#### Task material

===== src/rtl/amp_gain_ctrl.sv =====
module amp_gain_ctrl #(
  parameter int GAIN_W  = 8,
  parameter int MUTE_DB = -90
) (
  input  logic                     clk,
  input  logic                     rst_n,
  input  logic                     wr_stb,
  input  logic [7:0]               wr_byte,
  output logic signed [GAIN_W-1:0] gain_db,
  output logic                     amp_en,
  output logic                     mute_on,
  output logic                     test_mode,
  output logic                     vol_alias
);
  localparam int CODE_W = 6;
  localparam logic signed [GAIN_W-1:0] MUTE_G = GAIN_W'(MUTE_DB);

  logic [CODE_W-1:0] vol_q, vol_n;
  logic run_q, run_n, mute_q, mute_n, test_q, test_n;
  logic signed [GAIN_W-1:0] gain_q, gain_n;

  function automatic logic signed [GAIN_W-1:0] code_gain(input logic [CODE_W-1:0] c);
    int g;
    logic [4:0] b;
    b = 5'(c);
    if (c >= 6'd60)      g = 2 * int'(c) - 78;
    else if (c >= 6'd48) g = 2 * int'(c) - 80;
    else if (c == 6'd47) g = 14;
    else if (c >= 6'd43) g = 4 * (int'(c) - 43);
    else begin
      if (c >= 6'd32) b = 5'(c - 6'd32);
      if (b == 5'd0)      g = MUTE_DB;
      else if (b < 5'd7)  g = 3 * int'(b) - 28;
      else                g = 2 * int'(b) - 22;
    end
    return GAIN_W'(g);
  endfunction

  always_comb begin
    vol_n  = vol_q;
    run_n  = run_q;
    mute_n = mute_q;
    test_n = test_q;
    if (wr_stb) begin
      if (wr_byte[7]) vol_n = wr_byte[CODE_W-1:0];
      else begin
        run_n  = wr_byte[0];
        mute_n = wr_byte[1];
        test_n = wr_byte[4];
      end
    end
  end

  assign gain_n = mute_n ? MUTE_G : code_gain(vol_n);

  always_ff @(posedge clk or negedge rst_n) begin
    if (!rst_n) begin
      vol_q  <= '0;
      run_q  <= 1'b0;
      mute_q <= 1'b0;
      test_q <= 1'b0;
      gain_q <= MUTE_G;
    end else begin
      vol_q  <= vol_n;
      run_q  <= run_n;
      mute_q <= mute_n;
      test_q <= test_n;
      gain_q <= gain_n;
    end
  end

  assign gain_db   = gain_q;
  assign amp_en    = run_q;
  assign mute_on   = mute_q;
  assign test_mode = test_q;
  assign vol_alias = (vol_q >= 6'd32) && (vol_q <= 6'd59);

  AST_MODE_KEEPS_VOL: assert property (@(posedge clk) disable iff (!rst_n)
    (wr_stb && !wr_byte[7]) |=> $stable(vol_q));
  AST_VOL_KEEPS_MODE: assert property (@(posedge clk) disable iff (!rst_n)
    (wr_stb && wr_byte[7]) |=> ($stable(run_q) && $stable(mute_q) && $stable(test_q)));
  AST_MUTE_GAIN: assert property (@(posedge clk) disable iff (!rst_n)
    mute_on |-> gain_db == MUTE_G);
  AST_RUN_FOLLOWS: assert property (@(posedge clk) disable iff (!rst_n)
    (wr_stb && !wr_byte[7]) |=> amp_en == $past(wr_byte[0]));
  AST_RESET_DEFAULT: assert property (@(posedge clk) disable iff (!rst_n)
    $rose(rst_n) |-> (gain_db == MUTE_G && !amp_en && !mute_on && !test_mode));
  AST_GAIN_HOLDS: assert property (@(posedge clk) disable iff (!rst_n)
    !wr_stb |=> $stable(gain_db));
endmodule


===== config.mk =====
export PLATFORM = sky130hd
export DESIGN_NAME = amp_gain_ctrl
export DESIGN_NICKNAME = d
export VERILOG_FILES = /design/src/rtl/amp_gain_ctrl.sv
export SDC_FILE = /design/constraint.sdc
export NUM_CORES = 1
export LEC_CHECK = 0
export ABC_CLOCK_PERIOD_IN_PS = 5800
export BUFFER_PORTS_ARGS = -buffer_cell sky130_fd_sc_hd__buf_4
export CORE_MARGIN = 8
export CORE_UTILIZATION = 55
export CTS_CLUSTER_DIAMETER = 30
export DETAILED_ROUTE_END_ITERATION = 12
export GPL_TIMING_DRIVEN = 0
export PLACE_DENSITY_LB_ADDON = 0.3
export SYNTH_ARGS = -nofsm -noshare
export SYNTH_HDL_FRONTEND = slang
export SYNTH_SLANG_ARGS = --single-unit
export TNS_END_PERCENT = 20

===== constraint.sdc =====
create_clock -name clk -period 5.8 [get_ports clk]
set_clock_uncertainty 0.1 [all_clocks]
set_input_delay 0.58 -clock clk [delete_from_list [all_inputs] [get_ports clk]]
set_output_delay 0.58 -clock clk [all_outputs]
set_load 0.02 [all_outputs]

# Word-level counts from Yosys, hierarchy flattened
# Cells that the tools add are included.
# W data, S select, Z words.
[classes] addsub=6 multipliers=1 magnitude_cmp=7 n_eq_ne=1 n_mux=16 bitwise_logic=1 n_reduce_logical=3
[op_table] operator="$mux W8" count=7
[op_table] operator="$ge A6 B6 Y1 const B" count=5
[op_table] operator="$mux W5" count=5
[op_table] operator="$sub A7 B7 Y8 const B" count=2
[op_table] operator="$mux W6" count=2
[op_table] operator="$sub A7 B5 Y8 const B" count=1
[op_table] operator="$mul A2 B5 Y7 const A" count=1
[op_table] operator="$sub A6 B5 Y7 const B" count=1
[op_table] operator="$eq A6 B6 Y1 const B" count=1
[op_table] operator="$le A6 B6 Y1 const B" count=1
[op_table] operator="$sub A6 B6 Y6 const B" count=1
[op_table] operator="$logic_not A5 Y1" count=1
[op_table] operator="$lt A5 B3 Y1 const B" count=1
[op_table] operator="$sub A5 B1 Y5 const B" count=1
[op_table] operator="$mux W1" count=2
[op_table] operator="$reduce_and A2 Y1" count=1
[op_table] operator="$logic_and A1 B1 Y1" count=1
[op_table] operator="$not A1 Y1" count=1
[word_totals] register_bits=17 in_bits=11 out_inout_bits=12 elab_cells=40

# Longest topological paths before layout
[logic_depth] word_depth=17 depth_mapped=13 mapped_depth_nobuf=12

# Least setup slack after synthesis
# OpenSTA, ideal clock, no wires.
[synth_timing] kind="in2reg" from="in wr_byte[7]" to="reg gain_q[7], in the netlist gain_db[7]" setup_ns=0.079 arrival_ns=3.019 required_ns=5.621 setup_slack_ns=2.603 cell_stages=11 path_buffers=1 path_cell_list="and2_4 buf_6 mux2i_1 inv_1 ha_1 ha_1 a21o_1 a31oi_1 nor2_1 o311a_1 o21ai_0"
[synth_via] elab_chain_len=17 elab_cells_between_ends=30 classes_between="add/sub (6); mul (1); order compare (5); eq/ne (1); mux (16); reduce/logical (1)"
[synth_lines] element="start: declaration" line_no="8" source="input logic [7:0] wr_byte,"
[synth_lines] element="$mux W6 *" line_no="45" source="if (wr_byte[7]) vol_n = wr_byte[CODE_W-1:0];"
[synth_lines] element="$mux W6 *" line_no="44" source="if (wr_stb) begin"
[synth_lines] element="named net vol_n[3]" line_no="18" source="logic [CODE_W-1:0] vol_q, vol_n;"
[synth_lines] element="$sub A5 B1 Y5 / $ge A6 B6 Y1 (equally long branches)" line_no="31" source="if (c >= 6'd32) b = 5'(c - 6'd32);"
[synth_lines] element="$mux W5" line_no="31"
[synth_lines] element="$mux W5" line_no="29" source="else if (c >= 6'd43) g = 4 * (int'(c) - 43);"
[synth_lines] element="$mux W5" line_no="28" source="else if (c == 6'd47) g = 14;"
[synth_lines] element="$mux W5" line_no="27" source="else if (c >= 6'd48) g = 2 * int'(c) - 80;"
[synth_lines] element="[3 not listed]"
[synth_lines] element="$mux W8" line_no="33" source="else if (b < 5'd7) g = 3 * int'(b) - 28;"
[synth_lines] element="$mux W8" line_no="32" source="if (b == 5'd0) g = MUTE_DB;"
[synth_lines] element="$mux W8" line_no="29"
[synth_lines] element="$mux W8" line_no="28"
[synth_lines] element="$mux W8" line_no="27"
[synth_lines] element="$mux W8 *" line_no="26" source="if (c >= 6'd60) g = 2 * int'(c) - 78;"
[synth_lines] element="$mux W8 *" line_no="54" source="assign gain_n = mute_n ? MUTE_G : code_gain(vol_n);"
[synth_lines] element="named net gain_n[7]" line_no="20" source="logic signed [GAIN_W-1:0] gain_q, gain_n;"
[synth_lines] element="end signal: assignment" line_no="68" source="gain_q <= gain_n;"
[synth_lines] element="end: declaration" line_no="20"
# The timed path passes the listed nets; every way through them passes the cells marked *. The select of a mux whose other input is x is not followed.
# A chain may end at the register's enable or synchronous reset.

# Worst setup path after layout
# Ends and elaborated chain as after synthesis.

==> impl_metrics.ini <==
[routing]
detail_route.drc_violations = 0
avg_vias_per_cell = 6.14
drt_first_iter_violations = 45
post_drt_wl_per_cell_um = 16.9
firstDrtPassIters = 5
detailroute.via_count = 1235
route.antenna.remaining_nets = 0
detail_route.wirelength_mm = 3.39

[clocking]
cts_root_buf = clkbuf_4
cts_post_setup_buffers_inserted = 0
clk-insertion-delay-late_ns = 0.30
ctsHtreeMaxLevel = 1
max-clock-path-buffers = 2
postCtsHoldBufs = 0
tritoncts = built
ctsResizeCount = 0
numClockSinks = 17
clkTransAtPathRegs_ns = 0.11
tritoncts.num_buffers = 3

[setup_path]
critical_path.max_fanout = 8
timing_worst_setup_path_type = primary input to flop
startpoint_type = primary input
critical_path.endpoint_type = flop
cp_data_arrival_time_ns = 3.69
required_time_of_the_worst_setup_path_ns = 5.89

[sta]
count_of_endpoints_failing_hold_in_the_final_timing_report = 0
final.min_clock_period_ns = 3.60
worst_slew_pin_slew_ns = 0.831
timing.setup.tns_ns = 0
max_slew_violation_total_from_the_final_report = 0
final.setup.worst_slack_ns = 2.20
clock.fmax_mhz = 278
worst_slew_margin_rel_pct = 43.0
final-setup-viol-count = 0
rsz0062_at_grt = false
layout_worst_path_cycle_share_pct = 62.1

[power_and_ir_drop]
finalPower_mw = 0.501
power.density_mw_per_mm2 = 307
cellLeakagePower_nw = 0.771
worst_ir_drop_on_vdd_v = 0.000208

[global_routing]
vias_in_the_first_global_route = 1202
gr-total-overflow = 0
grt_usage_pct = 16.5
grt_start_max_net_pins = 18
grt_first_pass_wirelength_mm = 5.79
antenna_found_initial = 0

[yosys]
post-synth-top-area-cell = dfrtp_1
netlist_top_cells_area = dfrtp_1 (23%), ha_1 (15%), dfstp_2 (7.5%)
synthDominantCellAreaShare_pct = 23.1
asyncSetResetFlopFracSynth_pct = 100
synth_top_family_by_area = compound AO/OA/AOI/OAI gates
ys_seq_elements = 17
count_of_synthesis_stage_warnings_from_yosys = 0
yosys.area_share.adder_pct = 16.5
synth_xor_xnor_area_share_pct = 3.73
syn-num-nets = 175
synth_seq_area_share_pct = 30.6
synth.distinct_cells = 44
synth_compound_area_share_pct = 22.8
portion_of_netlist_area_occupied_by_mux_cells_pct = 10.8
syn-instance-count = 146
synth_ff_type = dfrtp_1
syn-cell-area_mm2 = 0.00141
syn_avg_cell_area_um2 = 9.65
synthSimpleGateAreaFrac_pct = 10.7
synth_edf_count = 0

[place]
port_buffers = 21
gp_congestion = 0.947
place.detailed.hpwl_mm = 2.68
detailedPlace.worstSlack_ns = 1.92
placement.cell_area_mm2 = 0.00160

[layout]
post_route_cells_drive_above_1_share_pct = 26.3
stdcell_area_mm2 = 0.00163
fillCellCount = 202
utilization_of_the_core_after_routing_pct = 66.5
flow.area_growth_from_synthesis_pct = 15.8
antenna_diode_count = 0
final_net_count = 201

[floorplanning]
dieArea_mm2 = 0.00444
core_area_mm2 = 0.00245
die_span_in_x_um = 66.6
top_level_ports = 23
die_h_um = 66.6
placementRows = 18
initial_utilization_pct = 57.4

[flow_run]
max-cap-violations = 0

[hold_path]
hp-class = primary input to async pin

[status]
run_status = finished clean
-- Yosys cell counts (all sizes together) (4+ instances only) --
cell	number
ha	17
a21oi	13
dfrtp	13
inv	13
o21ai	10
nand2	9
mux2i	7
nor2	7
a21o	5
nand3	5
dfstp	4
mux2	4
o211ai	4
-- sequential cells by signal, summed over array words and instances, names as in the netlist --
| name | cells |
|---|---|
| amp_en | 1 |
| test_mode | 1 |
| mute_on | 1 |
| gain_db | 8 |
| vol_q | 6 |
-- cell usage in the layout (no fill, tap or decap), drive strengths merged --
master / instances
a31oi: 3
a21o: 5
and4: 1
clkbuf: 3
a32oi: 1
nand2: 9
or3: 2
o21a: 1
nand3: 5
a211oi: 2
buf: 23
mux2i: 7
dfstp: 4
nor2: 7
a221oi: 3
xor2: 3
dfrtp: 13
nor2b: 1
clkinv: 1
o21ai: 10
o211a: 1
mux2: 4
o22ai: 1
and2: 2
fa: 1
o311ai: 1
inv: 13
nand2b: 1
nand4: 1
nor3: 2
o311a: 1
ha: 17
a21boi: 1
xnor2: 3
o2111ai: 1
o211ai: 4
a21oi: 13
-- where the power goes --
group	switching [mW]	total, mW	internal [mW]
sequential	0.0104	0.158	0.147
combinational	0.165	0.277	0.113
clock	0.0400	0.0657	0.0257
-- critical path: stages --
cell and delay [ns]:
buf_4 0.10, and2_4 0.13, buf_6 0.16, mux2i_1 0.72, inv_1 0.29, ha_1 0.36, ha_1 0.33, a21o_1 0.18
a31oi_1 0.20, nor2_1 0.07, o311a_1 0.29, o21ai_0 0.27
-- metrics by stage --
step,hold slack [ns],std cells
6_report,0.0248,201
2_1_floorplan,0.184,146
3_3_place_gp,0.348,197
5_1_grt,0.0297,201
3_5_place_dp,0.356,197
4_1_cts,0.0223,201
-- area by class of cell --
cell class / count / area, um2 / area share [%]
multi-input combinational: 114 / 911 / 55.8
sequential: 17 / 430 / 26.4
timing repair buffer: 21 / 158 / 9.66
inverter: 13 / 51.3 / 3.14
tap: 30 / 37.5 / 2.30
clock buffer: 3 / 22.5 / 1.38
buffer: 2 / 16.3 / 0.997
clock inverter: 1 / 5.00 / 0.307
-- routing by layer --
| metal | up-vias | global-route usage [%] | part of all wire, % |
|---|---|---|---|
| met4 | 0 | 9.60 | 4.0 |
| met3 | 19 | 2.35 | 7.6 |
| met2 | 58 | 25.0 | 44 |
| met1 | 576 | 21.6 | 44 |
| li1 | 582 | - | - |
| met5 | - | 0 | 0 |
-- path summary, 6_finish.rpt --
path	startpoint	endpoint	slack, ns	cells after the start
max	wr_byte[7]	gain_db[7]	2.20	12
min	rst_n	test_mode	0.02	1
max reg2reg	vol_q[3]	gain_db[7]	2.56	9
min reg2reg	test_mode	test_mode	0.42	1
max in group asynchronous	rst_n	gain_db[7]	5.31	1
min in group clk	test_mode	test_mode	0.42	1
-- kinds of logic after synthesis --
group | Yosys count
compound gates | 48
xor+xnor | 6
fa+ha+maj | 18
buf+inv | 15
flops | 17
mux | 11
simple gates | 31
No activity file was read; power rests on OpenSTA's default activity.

########

Directions for this task
Only the lines above starting at the one containing "post_drt_wl_per_cell_um = 16.9" and ending at the one containing "post-synth-top-area-cell = dfrtp_1", both included, are to be returned, exactly as they read.

Exercise answer
post_drt_wl_per_cell_um = 16.9
firstDrtPassIters = 5
detailroute.via_count = 1235
route.antenna.remaining_nets = 0
detail_route.wirelength_mm = 3.39

[clocking]
cts_root_buf = clkbuf_4
cts_post_setup_buffers_inserted = 0
clk-insertion-delay-late_ns = 0.30
ctsHtreeMaxLevel = 1
max-clock-path-buffers = 2
postCtsHoldBufs = 0
tritoncts = built
ctsResizeCount = 0
numClockSinks = 17
clkTransAtPathRegs_ns = 0.11
tritoncts.num_buffers = 3

[setup_path]
critical_path.max_fanout = 8
timing_worst_setup_path_type = primary input to flop
startpoint_type = primary input
critical_path.endpoint_type = flop
cp_data_arrival_time_ns = 3.69
required_time_of_the_worst_setup_path_ns = 5.89

[sta]
count_of_endpoints_failing_hold_in_the_final_timing_report = 0
final.min_clock_period_ns = 3.60
worst_slew_pin_slew_ns = 0.831
timing.setup.tns_ns = 0
max_slew_violation_total_from_the_final_report = 0
final.setup.worst_slack_ns = 2.20
clock.fmax_mhz = 278
worst_slew_margin_rel_pct = 43.0
final-setup-viol-count = 0
rsz0062_at_grt = false
layout_worst_path_cycle_share_pct = 62.1

[power_and_ir_drop]
finalPower_mw = 0.501
power.density_mw_per_mm2 = 307
cellLeakagePower_nw = 0.771
worst_ir_drop_on_vdd_v = 0.000208

[global_routing]
vias_in_the_first_global_route = 1202
gr-total-overflow = 0
grt_usage_pct = 16.5
grt_start_max_net_pins = 18
grt_first_pass_wirelength_mm = 5.79
antenna_found_initial = 0

[yosys]
post-synth-top-area-cell = dfrtp_1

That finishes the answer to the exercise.